6. Concretely, what does this path of ascent and purification entail? How might love be experienced so that it can fully realize its human and divine promise? Here we can find a first, important indication in the Song of Songs, an Old Testament book well known to the mystics. According to the interpretation generally held today, the poems contained in this book were originally love-songs, perhaps intended for a Jewish wedding feast and meant to exalt conjugal love. In this context it is highly instructive to note that in the course of the book two different Hebrew words are used to indicate “love”. First there is the word dodim, a plural form suggesting a love that is still insecure, indeterminate and searching. This comes to be replaced by the word ahabĂ , which the Greek version of the Old Testament translates with the similar-sounding agape, which, as we have seen, becomes the typical expression for the biblical notion of love. By contrast with an indeterminate, “searching” love, this word expresses the experience of a love which involves a real discovery of the other, moving beyond the selfish character that prevailed earlier. Love now becomes concern and care for the other. No longer is it self-seeking, a sinking in the intoxication of happiness; instead it seeks the good of the beloved: it becomes renunciation and it is ready, and even willing, for sacrifice.

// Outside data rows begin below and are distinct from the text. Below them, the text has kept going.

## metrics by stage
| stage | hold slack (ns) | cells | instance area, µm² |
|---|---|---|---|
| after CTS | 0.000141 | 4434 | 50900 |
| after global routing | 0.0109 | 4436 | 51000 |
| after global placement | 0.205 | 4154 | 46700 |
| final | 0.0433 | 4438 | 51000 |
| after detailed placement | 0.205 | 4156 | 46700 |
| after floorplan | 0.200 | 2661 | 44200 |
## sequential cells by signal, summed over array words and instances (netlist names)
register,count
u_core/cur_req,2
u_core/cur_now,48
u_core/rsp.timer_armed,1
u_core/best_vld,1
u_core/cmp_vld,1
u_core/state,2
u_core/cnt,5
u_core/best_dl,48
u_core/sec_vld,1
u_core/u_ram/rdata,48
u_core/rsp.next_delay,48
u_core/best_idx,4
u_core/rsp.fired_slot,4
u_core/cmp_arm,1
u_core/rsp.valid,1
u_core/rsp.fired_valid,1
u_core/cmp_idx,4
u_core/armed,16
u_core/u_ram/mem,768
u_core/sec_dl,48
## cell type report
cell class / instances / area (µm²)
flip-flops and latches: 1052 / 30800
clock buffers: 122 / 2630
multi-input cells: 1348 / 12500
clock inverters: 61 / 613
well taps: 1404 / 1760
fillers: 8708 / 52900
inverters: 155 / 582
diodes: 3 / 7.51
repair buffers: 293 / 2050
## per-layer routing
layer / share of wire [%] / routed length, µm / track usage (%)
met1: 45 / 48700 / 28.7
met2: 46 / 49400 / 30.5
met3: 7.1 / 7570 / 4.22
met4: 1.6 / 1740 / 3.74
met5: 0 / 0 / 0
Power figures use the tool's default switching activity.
### src/sv/lpe_pkg.sv
// lpe_pkg: shared widths, constants and types of the line position estimator.
// No dependencies; imported by every module of the block.
`default_nettype none

package lpe_pkg;

  localparam int SENSOR_COUNT   = 5;
  localparam int SAMPLE_BITS    = 10;
  localparam int FRAC_BITS      = 12;
  localparam int MARKS_BITS     = SENSOR_COUNT * SAMPLE_BITS;
  localparam int NORM_BITS      = FRAC_BITS + 1;
  localparam int DIV_STEPS      = FRAC_BITS;
  localparam int CFG_INDEX_BITS = 2;

  // position = trunc(sum * 2^15 / (6 * 2^F)) = trunc((|sum| << POS_SHIFT) / 3), signed
  localparam int POS_BITS    = 16;
  localparam int SUM_BITS    = 16;
  localparam int POS_SHIFT   = 15 - FRAC_BITS - 1;
  localparam int MAG_BITS    = 16;
  localparam int DIV3_SHIFT  = 18;
  localparam int RECIP_BITS  = 18;
  localparam logic [RECIP_BITS-1:0] DIV3_RECIP = RECIP_BITS'(((1 << DIV3_SHIFT) + 2) / 3);
  localparam int PROD_BITS   = MAG_BITS + RECIP_BITS;

  // lane stages: load + DIV_STEPS; merge stages: 2
  localparam int PIPE_STAGES = DIV_STEPS + 3;

  typedef logic [SAMPLE_BITS-1:0] sample_t;
  typedef logic [NORM_BITS-1:0]   norm_t;
  typedef logic [MARKS_BITS-1:0]  marks_t;

  typedef enum logic [1:0] {
    MODE_ZERO,
    MODE_FULL,
    MODE_DIV
  } lane_mode_e;

  typedef enum logic [CFG_INDEX_BITS-1:0] {
    CFG_LOW_MARKS  = 2'd0,
    CFG_HIGH_MARKS = 2'd1
  } cfg_reg_e;

endpackage

`default_nettype wire

### src/sv/line_position_estimator_core.sv
// line_position_estimator_core: five lanes of pipelined dividers, merge stage,
// two-entry output buffer. Uses lpe_pkg, lpe_lane, lpe_merge.
// Pipeline: 16 register stages (load stage, 12-step divider per lane, two merge
// stages, output register), the first loaded at the transfer edge.
// Throughput: one set per cycle; the pipeline stalls only when the skid entry is full.
// Reset: low marks clear to 0, high marks to all ones, pipeline and buffer empty.
`default_nettype none

module line_position_estimator_core (
  input  wire                  clk_i,
  input  wire                  rst_ni,
  input  wire                  cfg_valid_i,
  output logic                 cfg_ready_o,
  input  wire [lpe_pkg::CFG_INDEX_BITS-1:0] cfg_index_i,
  input  wire lpe_pkg::marks_t cfg_data_i,
  input  wire                  in_valid_i,
  output logic                 in_ready_o,
  input  wire lpe_pkg::sample_t sample_0_i,
  input  wire lpe_pkg::sample_t sample_1_i,
  input  wire lpe_pkg::sample_t sample_2_i,
  input  wire lpe_pkg::sample_t sample_3_i,
  input  wire lpe_pkg::sample_t sample_4_i,
  output logic                 out_valid_o,
  input  wire                  out_ready_i,
  output logic signed [lpe_pkg::POS_BITS-1:0] position_o,
  output logic                 on_line_o
);
  import lpe_pkg::*;

  marks_t low_q, high_q;
  sample_t sample [SENSOR_COUNT];
  norm_t   norm   [SENSOR_COUNT];

  logic [PIPE_STAGES-1:0] v_q;
  logic en;

  logic signed [POS_BITS-1:0] res_pos, out_pos_q, skid_pos_q;
  logic res_on, out_on_q, skid_on_q;
  logic out_v_d, out_v_q, skid_v_d, skid_v_q;
  logic load_out, load_skid, out_from_skid, out_fire;

  assign cfg_ready_o = 1'b1;

  always_ff @(posedge clk_i or negedge rst_ni) begin
    if (!rst_ni) begin
      low_q  <= '0;
      high_q <= '1;
    end else if (cfg_valid_i) begin
      if (cfg_index_i == CFG_LOW_MARKS) begin
        low_q <= cfg_data_i;
      end else if (cfg_index_i == CFG_HIGH_MARKS) begin
        high_q <= cfg_data_i;
      end
    end
  end

  assign sample[0] = sample_0_i;
  assign sample[1] = sample_1_i;
  assign sample[2] = sample_2_i;
  assign sample[3] = sample_3_i;
  assign sample[4] = sample_4_i;

  assign en         = !skid_v_q;
  assign in_ready_o = en;

  for (genvar k = 0; k < SENSOR_COUNT; k++) begin : g_lane
    lpe_lane u_lane (
      .clk_i    (clk_i),
      .en_i     (en),
      .sample_i (sample[k]),
      .low_i    (low_q[SAMPLE_BITS*k +: SAMPLE_BITS]),
      .high_i   (high_q[SAMPLE_BITS*k +: SAMPLE_BITS]),
      .norm_o   (norm[k])
    );
  end

  lpe_merge u_merge (
    .clk_i      (clk_i),
    .en_i       (en),
    .norm_i     (norm),
    .position_o (res_pos),
    .on_line_o  (res_on)
  );

  always_ff @(posedge clk_i or negedge rst_ni) begin
    if (!rst_ni) begin
      v_q <= '0;
    end else if (en) begin
      v_q <= {v_q[PIPE_STAGES-2:0], in_valid_i};
    end
  end

  // output register plus skid entry
  assign out_fire = out_v_q && out_ready_i;

  always_comb begin
    out_v_d       = out_v_q;
    skid_v_d      = skid_v_q;
    load_out      = 1'b0;
    load_skid     = 1'b0;
    out_from_skid = 1'b0;
    if (out_fire) begin
      if (skid_v_q) begin
        out_from_skid = 1'b1;
        skid_v_d      = 1'b0;
      end else begin
        out_v_d = 1'b0;
      end
    end
    if (en && v_q[PIPE_STAGES-1]) begin
      if (out_v_d) begin
        load_skid = 1'b1;
        skid_v_d  = 1'b1;
      end else begin
        load_out = 1'b1;
        out_v_d  = 1'b1;
      end
    end
  end

  always_ff @(posedge clk_i or negedge rst_ni) begin
    if (!rst_ni) begin
      out_v_q  <= 1'b0;
      skid_v_q <= 1'b0;
    end else begin
      out_v_q  <= out_v_d;
      skid_v_q <= skid_v_d;
    end
  end

  always_ff @(posedge clk_i) begin
    if (out_from_skid) begin
      out_pos_q <= skid_pos_q;
      out_on_q  <= skid_on_q;
    end else if (load_out) begin
      out_pos_q <= res_pos;
      out_on_q  <= res_on;
    end
    if (load_skid) begin
      skid_pos_q <= res_pos;
      skid_on_q  <= res_on;
    end
  end

  assign out_valid_o = out_v_q;
  assign position_o  = out_pos_q;
  assign on_line_o   = out_on_q;

  a_skid_needs_out: assert property (@(posedge clk_i) disable iff (!rst_ni)
    skid_v_q |-> out_v_q)
    else $error("skid entry held without a pending output");

  a_off_line_zero: assert property (@(posedge clk_i) disable iff (!rst_ni)
    (out_valid_o && !on_line_o) |-> (position_o == '0))
    else $error("nonzero position with on_line low");

  a_pos_range: assert property (@(posedge clk_i) disable iff (!rst_ni)
    out_valid_o |-> (position_o <= 16'sd16384 && position_o >= -16'sd16384))
    else $error("position out of range");

  a_out_source: assert property (@(posedge clk_i) disable iff (!rst_ni)
    $rose(out_valid_o) |-> $past(v_q[PIPE_STAGES-1]))
    else $error("output valid without a finished item");

endmodule

`default_nettype wire

### src/sv/lpe_lane.sv
// lpe_lane: one sensor lane; clamps against the calibration marks and runs a
// pipelined restoring divider, one quotient bit per stage. Uses lpe_pkg.
`default_nettype none

module lpe_lane (
  input  wire                  clk_i,
  input  wire                  en_i,
  input  wire lpe_pkg::sample_t sample_i,
  input  wire lpe_pkg::sample_t low_i,
  input  wire lpe_pkg::sample_t high_i,
  output lpe_pkg::norm_t       norm_o
);
  import lpe_pkg::*;

  sample_t             rem_q  [DIV_STEPS+1];
  sample_t             div_q  [DIV_STEPS+1];
  logic [FRAC_BITS-1:0] quo_q [DIV_STEPS+1];
  lane_mode_e          mode_q [DIV_STEPS+1];

  lane_mode_e mode_d;

  always_comb begin
    if (sample_i <= low_i) begin
      mode_d = MODE_ZERO;
    end else if (sample_i >= high_i) begin
      mode_d = MODE_FULL;
    end else begin
      mode_d = MODE_DIV;
    end
  end

  always_ff @(posedge clk_i) begin
    if (en_i) begin
      rem_q[0]  <= sample_i - low_i;
      div_q[0]  <= high_i - low_i;
      quo_q[0]  <= '0;
      mode_q[0] <= mode_d;
    end
  end

  for (genvar st = 1; st <= DIV_STEPS; st++) begin : g_step
    logic [SAMPLE_BITS+1:0] trial;
    logic                   borrow;

    assign trial  = {1'b0, rem_q[st-1], 1'b0} - {2'b00, div_q[st-1]};
    assign borrow = trial[SAMPLE_BITS+1];

    always_ff @(posedge clk_i) begin
      if (en_i) begin
        rem_q[st]  <= borrow ? {rem_q[st-1][SAMPLE_BITS-2:0], 1'b0} : trial[SAMPLE_BITS-1:0];
        quo_q[st]  <= {quo_q[st-1][FRAC_BITS-2:0], ~borrow};
        div_q[st]  <= div_q[st-1];
        mode_q[st] <= mode_q[st-1];
      end
    end
  end

  always_comb begin
    case (mode_q[DIV_STEPS])
      MODE_ZERO: norm_o = '0;
      MODE_FULL: norm_o = {1'b1, {FRAC_BITS{1'b0}}};
      default:   norm_o = {1'b0, quo_q[DIV_STEPS]};
    endcase
  end

endmodule

`default_nettype wire

### src/sv/lpe_merge.sv
// lpe_merge: weights and sums the lane results, then scales by 4/3 through a
// reciprocal multiply; two register stages. Uses lpe_pkg.
`default_nettype none

module lpe_merge (
  input  wire                 clk_i,
  input  wire                 en_i,
  input  wire lpe_pkg::norm_t norm_i [lpe_pkg::SENSOR_COUNT],
  output logic signed [lpe_pkg::POS_BITS-1:0] position_o,
  output logic                on_line_o
);
  import lpe_pkg::*;

  function automatic logic signed [SUM_BITS-1:0] lane_term(input int k, input norm_t n);
    logic signed [SUM_BITS-1:0] ext;
    ext = signed'({{(SUM_BITS-NORM_BITS){1'b0}}, n});
    case (k)
      0:       lane_term = -(ext <<< 1);
      1:       lane_term = -ext;
      3:       lane_term = ext;
      4:       lane_term = ext <<< 1;
      default: lane_term = '0;
    endcase
  endfunction

  logic signed [SUM_BITS-1:0] sum;
  logic [SUM_BITS-1:0]        abs_sum;
  logic [MAG_BITS-1:0]        mag_d, mag_q;
  logic [PROD_BITS-1:0]       prod_q;
  logic                       neg1_q, on1_q, neg2_q, on2_q;
  logic [POS_BITS-1:0]        quot;

  always_comb begin
    sum = '0;
    for (int k = 0; k < SENSOR_COUNT; k++) begin
      sum = sum + lane_term(k, norm_i[k]);
    end
    abs_sum = sum[SUM_BITS-1] ? SUM_BITS'(-sum) : SUM_BITS'(sum);
    mag_d   = MAG_BITS'(abs_sum) << POS_SHIFT;
  end

  always_ff @(posedge clk_i) begin
    if (en_i) begin
      mag_q  <= mag_d;
      neg1_q <= sum[SUM_BITS-1];
      on1_q  <= (sum != '0);
      prod_q <= PROD_BITS'(mag_q) * PROD_BITS'(DIV3_RECIP);
      neg2_q <= neg1_q;
      on2_q  <= on1_q;
    end
  end

  assign quot       = prod_q[DIV3_SHIFT +: POS_BITS];
  assign position_o = neg2_q ? signed'(-quot) : signed'(quot);
  assign on_line_o  = on2_q;

endmodule

`default_nettype wire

It is part of love's growth towards higher levels and inward purification that it now seeks to become definitive, and it does so in a twofold sense: both in the sense of exclusivity (this particular person alone) and in the sense of being “for ever”. Love embraces the whole of existence in each of its dimensions, including the dimension of time. It could hardly be otherwise, since its promise looks towards its definitive goal: love looks to the eternal. Love is indeed “ecstasy”, not in the sense of a moment of intoxication, but rather as a journey, an ongoing exodus out of the closed inward-looking self towards its liberation through self-giving, and thus towards authentic self-discovery and indeed the discovery of God: “Whoever seeks to gain his life will lose it, but whoever loses his life will preserve it” (Lk 17:33), as Jesus says throughout the Gospels (cf. Mt 10:39; 16:25; Mk 8:35; Lk 9:24; Jn 12:25). In these words, Jesus portrays his own path, which leads through the Cross to the Resurrection: the path of the grain of wheat that falls to the ground and dies, and in this way bears much fruit. Starting from the depths of his own sacrifice and of the love that reaches fulfilment therein, he also portrays in these words the essence of love and indeed of human life itself.
This reality of love is what the celebrations associated with the life and death of Saint Valentine should be about.  Let us do our part to foster this!